Successful Publication in GUT!

This month the centre successfully published results on the Clinical Application of a systems model of apoptosis execution for the preditiction of colorectal cancer therapy responses and personalisation of therapy. 
Key to the clinical management of colorectal cancer is identifying tools which aid in assessing patient prognosis and determining more effective and personalised treatment strategies. We evaluated whether an experimental systems biology strategy which analyses the susceptibility of cancer cells to undergo caspase activation can be exploited to predict patient responses to 5-fluorouracil-based chemotherapy and to case-specifically identify potential alternative targeted treatments to reactivate apoptosis. Comparisons of caspase activity profiles demonstrated that the likelihood of colorectal tumours to undergo apoptosis decreases with advancing disease stage.
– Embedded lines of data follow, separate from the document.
From an optimization exercise on the open Yosys and OpenROAD flow, aimed at a short achievable clock period; shortcuts taken in it are not production practice. Function was not checked in any run shown here: the RTL went through the layout flow alone. Power figures rest on the tool's default switching activity, not on a simulated workload.

==> flow/design.v (outline; a module is shown in full before it is edited, if it fits) <==
// module g_inv: 1 lines
// module g_nand2: 1 lines
// module g_nor2: 1 lines
// module g_xor2: 1 lines
// module g_xnor2: 1 lines
// module g_aoi21: 1 lines
// module g_oai21: 1 lines
// module g_aoi22: 1 lines
// module g_aoi221: 1 lines
// module g_nand3: 1 lines
// module g_nand4: 1 lines
// module g_mux2i: 1 lines
// module g_nor3: 1 lines
// module g_aoi222: 1 lines
// module g_aoi211: 1 lines
// module add_ks10: 93 lines
// module add_ks11: 105 lines
// module res_mux: 49 lines
// module hc_gate: 11 lines
// module dec2: 10 lines
// module op7_sel: 22 lines
// module op7_pick: 69 lines
// module imm_pick: 21 lines
// module alu_pre: 39 lines
// module and16: 1 lines
// module or16: 1 lines
// module xor16: 1 lines
// module shl16: 8 lines
// module shr16: 8 lines
// module inc: 11 lines
// module dec: 11 lines
// module hi_pre: 27 lines
// module cnt_pre: 14 lines
// module add_ks16: 161 lines
// module hc_sel: 12 lines
// module res_sel: 23 lines
// module stack_cpu: 222 lines
module stack_cpu
(
  input  logic        clk,
  input  logic        rst_n,
  output logic [15:0] imem_addr,
  input  logic [15:0] insn,
  output logic [15:0] dmem_addr,
  output logic [15:0] dmem_wdata,
  output logic        dmem_we,
  output logic        dmem_re,
  output logic        dmem_byte,
  input  logic [15:0] dmem_rdata
);
  // ...
==> flow/flow/run.sh <==
#!/bin/bash
set -euo pipefail
export SETUP_SLACK_MARGIN=7.5
export BUFFER_PORTS_ARGS="-buffer_cell sky130_fd_sc_hd__buf_6"
bash standard.sh > standard.log 2>&1
==> flow/standard.sh <==
#!/bin/bash
# synth_recipe.tcl (not shown) runs the flow's synth.tcl, then flattens the netlist and writes it again
# the make line also repeats each setting of config.mk as NAME=value (left out here)
make -C /OpenROAD-flow-scripts/flow DESIGN_CONFIG=/design/flow/config.mk WORK_HOME=/design/flow/orfs CLKGATE_MAP_FILE= SYNTH_SCRIPT=/design/flow/synth_recipe.tcl "${@:-finish}"
==> flow/config.mk <==
export PLATFORM = sky130hd
export DESIGN_NAME = stack_cpu
export DESIGN_NICKNAME = stack_cpu
export VERILOG_FILES = /design/flow/design.v
export SDC_FILE = /design/flow/constraint.sdc
export NUM_CORES = 4
export LEC_CHECK = 0
export ABC_CLOCK_PERIOD_IN_PS = 2000
export CAP_MARGIN = 20
export CORE_MARGIN = 2
export CORE_UTILIZATION = 40
export PLACE_DENSITY = 0.6
export SLEW_MARGIN = 20
export SYNTH_HIERARCHICAL = 1
export SYNTH_MINIMUM_KEEP_SIZE = 0
export TNS_END_PERCENT = 10
==> flow/constraint.sdc <==
create_clock -name core_clock -period 12.5 [get_ports {clk}]
set_input_delay 2.5000 -clock core_clock [delete_from_list [all_inputs] [get_ports {clk}]]
set_output_delay 2.5000 -clock core_clock [all_outputs]
set_load 0.01 [all_outputs]
==> results.cfg, run 1 <==
[status]
status = no timing/DRC/antenna violations

[timing]
fin_crit_sh_pct = 57.0
hold_violations = 0
skew_ns = 0.0477

[floorplanning]
nWellTaps = 1380
pin_count = 85
die_y_um = 327
die_area_sq_um = 107000

[global_routing]
antenna_found_initial = 2
globalRouteMet3Util_pct = 4.18
busiest_layer = met2

[power]
clkPwrFrac_pct = 28.3
p_comb_share_pct = 37.4
pg_clk_mw = 2.07
intPower_mw = 4.61

[synth]
syn_nets = 3811

[place]
placed_area_sq_um = 44400

[cts]
numClockSinks = 617
hold_buffers = 0

[setup_path]
worst_ep_required_time_ns = 10.00
worstSetupEndpointType = primary output

[detailed_routing]
wl_met2_um = 64000
drt_iter0_markers = 4067

[final_layout]
stdcell_count = 5423

[worst_hold_path]
worstHoldStart = isr[7]
hold_depth = 2
==> module add_ks10, before the edit <==
module add_ks10
(
  input  logic [9:0] a,
  input  logic [9:0] x,
  output logic [9:0] s,
  output logic        con
);
  logic g0_0, t0_0, g0_1, t0_1, g0_2, t0_2, g0_3, t0_3, g0_4, t0_4, g0_5, t0_5, g0_6, t0_6, g0_7, t0_7, g0_8, t0_8, g0_9, t0_9, g1_1, g1_2, t1_2, g1_3, t1_3, g1_4, t1_4, g1_5, t1_5, g1_6, t1_6, g1_7, t1_7, g1_8, t1_8, g1_9, t1_9, g0_0_i, g2_2, g2_3, g2_4, t2_4, g2_5, t2_5, g2_6, t2_6, g2_7, t2_7, g2_8, t2_8, g2_9, t2_9, g3_4, g1_1_i, g3_5, g3_6, g3_7, g3_8, t3_8, g3_9, t3_9, g4_8, g4_9, p_0, p_1, p_2, p_3, p_4, p_5, p_6, p_7, p_8, p_9;
  g_nand2 u_g0_0 (.a(a[0]), .b(x[0]), .y(g0_0));
  g_nor2  u_t0_0 (.a(a[0]), .b(x[0]), .y(t0_0));
  g_nand2 u_g0_1 (.a(a[1]), .b(x[1]), .y(g0_1));
  g_nor2  u_t0_1 (.a(a[1]), .b(x[1]), .y(t0_1));
  g_nand2 u_g0_2 (.a(a[2]), .b(x[2]), .y(g0_2));
  g_nor2  u_t0_2 (.a(a[2]), .b(x[2]), .y(t0_2));
  g_nand2 u_g0_3 (.a(a[3]), .b(x[3]), .y(g0_3));
  g_nor2  u_t0_3 (.a(a[3]), .b(x[3]), .y(t0_3));
  g_nand2 u_g0_4 (.a(a[4]), .b(x[4]), .y(g0_4));
  g_nor2  u_t0_4 (.a(a[4]), .b(x[4]), .y(t0_4));
  g_nand2 u_g0_5 (.a(a[5]), .b(x[5]), .y(g0_5));
  g_nor2  u_t0_5 (.a(a[5]), .b(x[5]), .y(t0_5));
  g_nand2 u_g0_6 (.a(a[6]), .b(x[6]), .y(g0_6));
  g_nor2  u_t0_6 (.a(a[6]), .b(x[6]), .y(t0_6));
  g_nand2 u_g0_7 (.a(a[7]), .b(x[7]), .y(g0_7));
  g_nor2  u_t0_7 (.a(a[7]), .b(x[7]), .y(t0_7));
  g_nand2 u_g0_8 (.a(a[8]), .b(x[8]), .y(g0_8));
  g_nor2  u_t0_8 (.a(a[8]), .b(x[8]), .y(t0_8));
  g_nand2 u_g0_9 (.a(a[9]), .b(x[9]), .y(g0_9));
  g_nor2  u_t0_9 (.a(a[9]), .b(x[9]), .y(t0_9));
  g_oai21 u_g1_1 (.a1(t0_1), .a2(g0_0), .b(g0_1), .y(g1_1));
  g_oai21 u_g1_2 (.a1(t0_2), .a2(g0_1), .b(g0_2), .y(g1_2));
  g_nor2  u_t1_2 (.a(t0_2), .b(t0_1), .y(t1_2));
  g_oai21 u_g1_3 (.a1(t0_3), .a2(g0_2), .b(g0_3), .y(g1_3));
  g_nor2  u_t1_3 (.a(t0_3), .b(t0_2), .y(t1_3));
  g_oai21 u_g1_4 (.a1(t0_4), .a2(g0_3), .b(g0_4), .y(g1_4));
  g_nor2  u_t1_4 (.a(t0_4), .b(t0_3), .y(t1_4));
  g_oai21 u_g1_5 (.a1(t0_5), .a2(g0_4), .b(g0_5), .y(g1_5));
  g_nor2  u_t1_5 (.a(t0_5), .b(t0_4), .y(t1_5));
  g_oai21 u_g1_6 (.a1(t0_6), .a2(g0_5), .b(g0_6), .y(g1_6));
  g_nor2  u_t1_6 (.a(t0_6), .b(t0_5), .y(t1_6));
  g_oai21 u_g1_7 (.a1(t0_7), .a2(g0_6), .b(g0_7), .y(g1_7));
  g_nor2  u_t1_7 (.a(t0_7), .b(t0_6), .y(t1_7));
  g_oai21 u_g1_8 (.a1(t0_8), .a2(g0_7), .b(g0_8), .y(g1_8));
  g_nor2  u_t1_8 (.a(t0_8), .b(t0_7), .y(t1_8));
  g_oai21 u_g1_9 (.a1(t0_9), .a2(g0_8), .b(g0_9), .y(g1_9));
  g_nor2  u_t1_9 (.a(t0_9), .b(t0_8), .y(t1_9));
  g_inv   u_g0_0_i (.a(g0_0), .y(g0_0_i));
  g_aoi21 u_g2_2 (.a1(t1_2), .a2(g0_0_i), .b(g1_2), .y(g2_2));
  g_aoi21 u_g2_3 (.a1(t1_3), .a2(g1_1), .b(g1_3), .y(g2_3));
  g_aoi21 u_g2_4 (.a1(t1_4), .a2(g1_2), .b(g1_4), .y(g2_4));
  g_nand2 u_t2_4 (.a(t1_4), .b(t1_2), .y(t2_4));
  g_aoi21 u_g2_5 (.a1(t1_5), .a2(g1_3), .b(g1_5), .y(g2_5));
  g_nand2 u_t2_5 (.a(t1_5), .b(t1_3), .y(t2_5));
  g_aoi21 u_g2_6 (.a1(t1_6), .a2(g1_4), .b(g1_6), .y(g2_6));
  g_nand2 u_t2_6 (.a(t1_6), .b(t1_4), .y(t2_6));
  g_aoi21 u_g2_7 (.a1(t1_7), .a2(g1_5), .b(g1_7), .y(g2_7));
  g_nand2 u_t2_7 (.a(t1_7), .b(t1_5), .y(t2_7));
  g_aoi21 u_g2_8 (.a1(t1_8), .a2(g1_6), .b(g1_8), .y(g2_8));
  g_nand2 u_t2_8 (.a(t1_8), .b(t1_6), .y(t2_8));
  g_aoi21 u_g2_9 (.a1(t1_9), .a2(g1_7), .b(g1_9), .y(g2_9));
  g_nand2 u_t2_9 (.a(t1_9), .b(t1_7), .y(t2_9));
  g_oai21 u_g3_4 (.a1(t2_4), .a2(g0_0), .b(g2_4), .y(g3_4));
  g_inv   u_g1_1_i (.a(g1_1), .y(g1_1_i));
  g_oai21 u_g3_5 (.a1(t2_5), .a2(g1_1_i), .b(g2_5), .y(g3_5));
  g_oai21 u_g3_6 (.a1(t2_6), .a2(g2_2), .b(g2_6), .y(g3_6));
  g_oai21 u_g3_7 (.a1(t2_7), .a2(g2_3), .b(g2_7), .y(g3_7));
  g_oai21 u_g3_8 (.a1(t2_8), .a2(g2_4), .b(g2_8), .y(g3_8));
  g_nor2  u_t3_8 (.a(t2_8), .b(t2_4), .y(t3_8));
  g_oai21 u_g3_9 (.a1(t2_9), .a2(g2_5), .b(g2_9), .y(g3_9));
  g_nor2  u_t3_9 (.a(t2_9), .b(t2_5), .y(t3_9));
  g_aoi21 u_g4_8 (.a1(t3_8), .a2(g0_0_i), .b(g3_8), .y(g4_8));
  g_aoi21 u_g4_9 (.a1(t3_9), .a2(g1_1), .b(g3_9), .y(g4_9));
  g_xor2  u_p_0 (.a(a[0]), .b(x[0]), .y(p_0));
  assign s[0] = p_0;
  g_xor2  u_p_1 (.a(a[1]), .b(x[1]), .y(p_1));
  g_xnor2 u_s_1 (.a(p_1), .b(g0_0), .y(s[1]));
  g_xor2  u_p_2 (.a(a[2]), .b(x[2]), .y(p_2));
  g_xor2  u_s_2 (.a(p_2), .b(g1_1), .y(s[2]));
  g_xor2  u_p_3 (.a(a[3]), .b(x[3]), .y(p_3));
  g_xnor2 u_s_3 (.a(p_3), .b(g2_2), .y(s[3]));
  g_xor2  u_p_4 (.a(a[4]), .b(x[4]), .y(p_4));
  g_xnor2 u_s_4 (.a(p_4), .b(g2_3), .y(s[4]));
  g_xor2  u_p_5 (.a(a[5]), .b(x[5]), .y(p_5));
  g_xor2  u_s_5 (.a(p_5), .b(g3_4), .y(s[5]));
  g_xor2  u_p_6 (.a(a[6]), .b(x[6]), .y(p_6));
  g_xor2  u_s_6 (.a(p_6), .b(g3_5), .y(s[6]));
  g_xor2  u_p_7 (.a(a[7]), .b(x[7]), .y(p_7));
  g_xor2  u_s_7 (.a(p_7), .b(g3_6), .y(s[7]));
  g_xor2  u_p_8 (.a(a[8]), .b(x[8]), .y(p_8));
  g_xor2  u_s_8 (.a(p_8), .b(g3_7), .y(s[8]));
  g_xor2  u_p_9 (.a(a[9]), .b(x[9]), .y(p_9));
  g_xnor2 u_s_9 (.a(p_9), .b(g4_8), .y(s[9]));
  assign con = g4_9;
endmodule
==> module add_ks11, before the edit <==
module add_ks11
(
  input  logic [10:0] a,
  input  logic [10:0] x,
  output logic [10:0] s,
  output logic        con
);
  logic g0_0, t0_0, g0_1, t0_1, g0_2, t0_2, g0_3, t0_3, g0_4, t0_4, g0_5, t0_5, g0_6, t0_6, g0_7, t0_7, g0_8, t0_8, g0_9, t0_9, g0_10, t0_10, g1_1, g1_2, t1_2, g1_3, t1_3, g1_4, t1_4, g1_5, t1_5, g1_6, t1_6, g1_7, t1_7, g1_8, t1_8, g1_9, t1_9, g1_10, t1_10, g0_0_i, g2_2, g2_3, g2_4, t2_4, g2_5, t2_5, g2_6, t2_6, g2_7, t2_7, g2_8, t2_8, g2_9, t2_9, g2_10, t2_10, g3_4, g1_1_i, g3_5, g3_6, g3_7, g3_8, t3_8, g3_9, t3_9, g3_10, t3_10, g4_8, g4_9, g2_2_i, g4_10, p_0, p_1, p_2, p_3, p_4, p_5, p_6, p_7, p_8, p_9, p_10;
  g_nand2 u_g0_0 (.a(a[0]), .b(x[0]), .y(g0_0));
  g_nor2  u_t0_0 (.a(a[0]), .b(x[0]), .y(t0_0));
  g_nand2 u_g0_1 (.a(a[1]), .b(x[1]), .y(g0_1));
  g_nor2  u_t0_1 (.a(a[1]), .b(x[1]), .y(t0_1));
  g_nand2 u_g0_2 (.a(a[2]), .b(x[2]), .y(g0_2));
  g_nor2  u_t0_2 (.a(a[2]), .b(x[2]), .y(t0_2));
  g_nand2 u_g0_3 (.a(a[3]), .b(x[3]), .y(g0_3));
  g_nor2  u_t0_3 (.a(a[3]), .b(x[3]), .y(t0_3));
  g_nand2 u_g0_4 (.a(a[4]), .b(x[4]), .y(g0_4));
  g_nor2  u_t0_4 (.a(a[4]), .b(x[4]), .y(t0_4));
  g_nand2 u_g0_5 (.a(a[5]), .b(x[5]), .y(g0_5));
  g_nor2  u_t0_5 (.a(a[5]), .b(x[5]), .y(t0_5));
  g_nand2 u_g0_6 (.a(a[6]), .b(x[6]), .y(g0_6));
  g_nor2  u_t0_6 (.a(a[6]), .b(x[6]), .y(t0_6));
  g_nand2 u_g0_7 (.a(a[7]), .b(x[7]), .y(g0_7));
  g_nor2  u_t0_7 (.a(a[7]), .b(x[7]), .y(t0_7));
  g_nand2 u_g0_8 (.a(a[8]), .b(x[8]), .y(g0_8));
  g_nor2  u_t0_8 (.a(a[8]), .b(x[8]), .y(t0_8));
  g_nand2 u_g0_9 (.a(a[9]), .b(x[9]), .y(g0_9));
  g_nor2  u_t0_9 (.a(a[9]), .b(x[9]), .y(t0_9));
  g_nand2 u_g0_10 (.a(a[10]), .b(x[10]), .y(g0_10));
  g_nor2  u_t0_10 (.a(a[10]), .b(x[10]), .y(t0_10));
  g_oai21 u_g1_1 (.a1(t0_1), .a2(g0_0), .b(g0_1), .y(g1_1));
  g_oai21 u_g1_2 (.a1(t0_2), .a2(g0_1), .b(g0_2), .y(g1_2));
  g_nor2  u_t1_2 (.a(t0_2), .b(t0_1), .y(t1_2));
  g_oai21 u_g1_3 (.a1(t0_3), .a2(g0_2), .b(g0_3), .y(g1_3));
  g_nor2  u_t1_3 (.a(t0_3), .b(t0_2), .y(t1_3));
  g_oai21 u_g1_4 (.a1(t0_4), .a2(g0_3), .b(g0_4), .y(g1_4));
  g_nor2  u_t1_4 (.a(t0_4), .b(t0_3), .y(t1_4));
  g_oai21 u_g1_5 (.a1(t0_5), .a2(g0_4), .b(g0_5), .y(g1_5));
  g_nor2  u_t1_5 (.a(t0_5), .b(t0_4), .y(t1_5));
  g_oai21 u_g1_6 (.a1(t0_6), .a2(g0_5), .b(g0_6), .y(g1_6));
  g_nor2  u_t1_6 (.a(t0_6), .b(t0_5), .y(t1_6));
  g_oai21 u_g1_7 (.a1(t0_7), .a2(g0_6), .b(g0_7), .y(g1_7));
  g_nor2  u_t1_7 (.a(t0_7), .b(t0_6), .y(t1_7));
  g_oai21 u_g1_8 (.a1(t0_8), .a2(g0_7), .b(g0_8), .y(g1_8));
  g_nor2  u_t1_8 (.a(t0_8), .b(t0_7), .y(t1_8));
  g_oai21 u_g1_9 (.a1(t0_9), .a2(g0_8), .b(g0_9), .y(g1_9));
  g_nor2  u_t1_9 (.a(t0_9), .b(t0_8), .y(t1_9));
  g_oai21 u_g1_10 (.a1(t0_10), .a2(g0_9), .b(g0_10), .y(g1_10));
  g_nor2  u_t1_10 (.a(t0_10), .b(t0_9), .y(t1_10));
  g_inv   u_g0_0_i (.a(g0_0), .y(g0_0_i));
  g_aoi21 u_g2_2 (.a1(t1_2), .a2(g0_0_i), .b(g1_2), .y(g2_2));
  g_aoi21 u_g2_3 (.a1(t1_3), .a2(g1_1), .b(g1_3), .y(g2_3));
  g_aoi21 u_g2_4 (.a1(t1_4), .a2(g1_2), .b(g1_4), .y(g2_4));
  g_nand2 u_t2_4 (.a(t1_4), .b(t1_2), .y(t2_4));
  g_aoi21 u_g2_5 (.a1(t1_5), .a2(g1_3), .b(g1_5), .y(g2_5));
  g_nand2 u_t2_5 (.a(t1_5), .b(t1_3), .y(t2_5));
  g_aoi21 u_g2_6 (.a1(t1_6), .a2(g1_4), .b(g1_6), .y(g2_6));
  g_nand2 u_t2_6 (.a(t1_6), .b(t1_4), .y(t2_6));
  g_aoi21 u_g2_7 (.a1(t1_7), .a2(g1_5), .b(g1_7), .y(g2_7));
  g_nand2 u_t2_7 (.a(t1_7), .b(t1_5), .y(t2_7));
  g_aoi21 u_g2_8 (.a1(t1_8), .a2(g1_6), .b(g1_8), .y(g2_8));
  g_nand2 u_t2_8 (.a(t1_8), .b(t1_6), .y(t2_8));
  g_aoi21 u_g2_9 (.a1(t1_9), .a2(g1_7), .b(g1_9), .y(g2_9));
  g_nand2 u_t2_9 (.a(t1_9), .b(t1_7), .y(t2_9));
  g_aoi21 u_g2_10 (.a1(t1_10), .a2(g1_8), .b(g1_10), .y(g2_10));
  g_nand2 u_t2_10 (.a(t1_10), .b(t1_8), .y(t2_10));
  g_oai21 u_g3_4 (.a1(t2_4), .a2(g0_0), .b(g2_4), .y(g3_4));
  g_inv   u_g1_1_i (.a(g1_1), .y(g1_1_i));
  g_oai21 u_g3_5 (.a1(t2_5), .a2(g1_1_i), .b(g2_5), .y(g3_5));
  g_oai21 u_g3_6 (.a1(t2_6), .a2(g2_2), .b(g2_6), .y(g3_6));
  g_oai21 u_g3_7 (.a1(t2_7), .a2(g2_3), .b(g2_7), .y(g3_7));
  g_oai21 u_g3_8 (.a1(t2_8), .a2(g2_4), .b(g2_8), .y(g3_8));
  g_nor2  u_t3_8 (.a(t2_8), .b(t2_4), .y(t3_8));
  g_oai21 u_g3_9 (.a1(t2_9), .a2(g2_5), .b(g2_9), .y(g3_9));
  g_nor2  u_t3_9 (.a(t2_9), .b(t2_5), .y(t3_9));
  g_oai21 u_g3_10 (.a1(t2_10), .a2(g2_6), .b(g2_10), .y(g3_10));
  g_nor2  u_t3_10 (.a(t2_10), .b(t2_6), .y(t3_10));
  g_aoi21 u_g4_8 (.a1(t3_8), .a2(g0_0_i), .b(g3_8), .y(g4_8));
  g_aoi21 u_g4_9 (.a1(t3_9), .a2(g1_1), .b(g3_9), .y(g4_9));
  g_inv   u_g2_2_i (.a(g2_2), .y(g2_2_i));
  g_aoi21 u_g4_10 (.a1(t3_10), .a2(g2_2_i), .b(g3_10), .y(g4_10));
  g_xor2  u_p_0 (.a(a[0]), .b(x[0]), .y(p_0));
  assign s[0] = p_0;
  g_xor2  u_p_1 (.a(a[1]), .b(x[1]), .y(p_1));
  g_xnor2 u_s_1 (.a(p_1), .b(g0_0), .y(s[1]));
  g_xor2  u_p_2 (.a(a[2]), .b(x[2]), .y(p_2));
  g_xor2  u_s_2 (.a(p_2), .b(g1_1), .y(s[2]));
  g_xor2  u_p_3 (.a(a[3]), .b(x[3]), .y(p_3));
  g_xnor2 u_s_3 (.a(p_3), .b(g2_2), .y(s[3]));
  g_xor2  u_p_4 (.a(a[4]), .b(x[4]), .y(p_4));
  g_xnor2 u_s_4 (.a(p_4), .b(g2_3), .y(s[4]));
  g_xor2  u_p_5 (.a(a[5]), .b(x[5]), .y(p_5));
  g_xor2  u_s_5 (.a(p_5), .b(g3_4), .y(s[5]));
  g_xor2  u_p_6 (.a(a[6]), .b(x[6]), .y(p_6));
  g_xor2  u_s_6 (.a(p_6), .b(g3_5), .y(s[6]));
  g_xor2  u_p_7 (.a(a[7]), .b(x[7]), .y(p_7));
  g_xor2  u_s_7 (.a(p_7), .b(g3_6), .y(s[7]));
  g_xor2  u_p_8 (.a(a[8]), .b(x[8]), .y(p_8));
  g_xor2  u_s_8 (.a(p_8), .b(g3_7), .y(s[8]));
  g_xor2  u_p_9 (.a(a[9]), .b(x[9]), .y(p_9));
  g_xnor2 u_s_9 (.a(p_9), .b(g4_8), .y(s[9]));
  g_xor2  u_p_10 (.a(a[10]), .b(x[10]), .y(p_10));
  g_xnor2 u_s_10 (.a(p_10), .b(g4_9), .y(s[10]));
  assign con = g4_10;
endmodule
==> module res_mux, before the edit <==
module res_mux
(
  input  logic [8:0]       sel,     
  input  logic [8:0][9:0]  lo,
  input  logic [8:0]       con,     
  input  logic [7:0][5:0]  ha,      
  input  logic [7:0][5:0]  hb,      
  input  logic [4:0]       bha,     
  input  logic [4:0]       bhb,
  input  logic             blo10,   
  input  logic             is7,     
  input  logic [15:0]      op7,     
  input  logic [15:0]      imm,
  output logic [15:0]      y
);
  for (genvar k = 0; k < 10; k++)
  begin : g_lo
    logic n0, n1, n2, n3;
    g_aoi222 u_0 (.a1(sel[0]), .a2(lo[0][k]), .b1(sel[1]), .b2(lo[1][k]), .c1(is7), .c2(op7[k]),
                  .y(n0));
    g_aoi221 u_1 (.a1(sel[2]), .a2(lo[2][k]), .b1(sel[3]), .b2(lo[3][k]), .c(imm[k]), .y(n1));
    g_aoi22  u_2 (.a1(sel[4]), .a2(lo[4][k]), .b1(sel[5]), .b2(lo[5][k]), .y(n2));
    g_aoi22  u_3 (.a1(sel[7]), .a2(lo[7][k]), .b1(sel[8]), .b2(lo[8][k]), .y(n3));
    g_nand4  u_y (.a(n0), .b(n1), .c(n2), .d(n3), .y(y[k]));
  end
  for (genvar k = 10; k < 16; k++)
  begin : g_hi
    logic [8:0] tn;
    logic p1, p2, p3, x1n, x2n;
    for (genvar j = 0; j < 8; j++)
    begin : g_t
      g_mux2i u_t (.s(con[j]), .a0(ha[j][k-10]), .a1(hb[j][k-10]), .y(tn[j]));
    end
    if (k == 10)
    begin : g_b10
      g_nand2 u_t8 (.a(sel[8]), .b(blo10), .y(tn[8]));
    end
    else
    begin : g_bhi
      g_mux2i u_t8 (.s(con[8]), .a0(bha[k-11]), .a1(bhb[k-11]), .y(tn[8]));
    end
    g_nand3 u_p1 (.a(tn[0]), .b(tn[1]), .c(tn[2]), .y(p1));
    g_nand3 u_p2 (.a(tn[3]), .b(tn[4]), .c(tn[5]), .y(p2));
    g_nand3 u_p3 (.a(tn[6]), .b(tn[7]), .c(tn[8]), .y(p3));
    g_nor2  u_x1 (.a(p1), .b(p2), .y(x1n));
    g_aoi211 u_x2 (.a1(is7), .a2(op7[k]), .b(p3), .c(imm[k]), .y(x2n));
    g_nand2 u_y  (.a(x1n), .b(x2n), .y(y[k]));
  end
endmodule
==> module alu_pre, before the edit <==
module alu_pre
(
  input  logic [15:0] t,
  input  logic [15:0] n,
  output logic [15:0] tn_sum,
  output logic [15:0] tn_dif,
  output logic [15:0] tn_and,
  output logic [15:0] tn_or,
  output logic [15:0] tn_xor,
  output logic [15:0] tn_shl,
  output logic [15:0] tn_shr,
  output logic        tn_eq,
  output logic        tn_lt,
  output logic [15:0] t_addz,
  output logic [15:0] t_addnz,
  output logic        t_zero,
  output logic [5:0]  t_hp
);
  logic [15:0] t_step, t_inv, dif_n;
  logic [14:0] t_step_hi;
  logic        sum_con, dif_con;
  assign t_inv = ~t;
  add_ks16 u_sum (.a(t), .x(n), .s(tn_sum), .con(sum_con));
  add_ks16 u_dif (.a(t_inv), .x(n), .s(dif_n), .con(dif_con));   
  assign tn_dif  = ~dif_n;
  and16 u_and (.a(t), .b(n), .y(tn_and));
  or16  u_or  (.a(t), .b(n), .y(tn_or));
  xor16 u_xor (.a(t), .b(n), .y(tn_xor));
  shl16 u_shl (.a(t), .s(n[3:0]), .y(tn_shl));
  shr16 u_shr (.a(t), .s(n[3:0]), .y(tn_shr));
  assign tn_eq   = t == n;
  assign tn_lt   = (t[15] ^ n[15]) ? t[15] : tn_dif[15];
  inc #(.W(15)) u_step (.a(t[15:1]), .y(t_step_hi));    
  assign t_step  = {t_step_hi, t[0]};
  assign t_zero  = t == 16'd0;
  assign t_addz  = t_zero ? tn_sum : t_step;
  assign t_addnz = !t_zero ? tn_sum : t_step;
  inc #(.W(6)) u_thp (.a(t[15:10]), .y(t_hp));
endmodule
Systems-level analysis correctly predicted positive or negative outcome in 85% (p=0.004) of colorectal cancer patients receiving 5-fluorouracil based chemotherapy and significantly outperformed common uni- and multi-variate statistical approaches. Modelling of individual patient responses to novel apoptosis-inducing therapeutics revealed markedly different inter-individual responses.Our study represents the first proof-of-concept example demonstrating the significant clinical potential of systems biology-based approaches for predicting patient outcome and responsiveness to novel targeted treatment paradigms.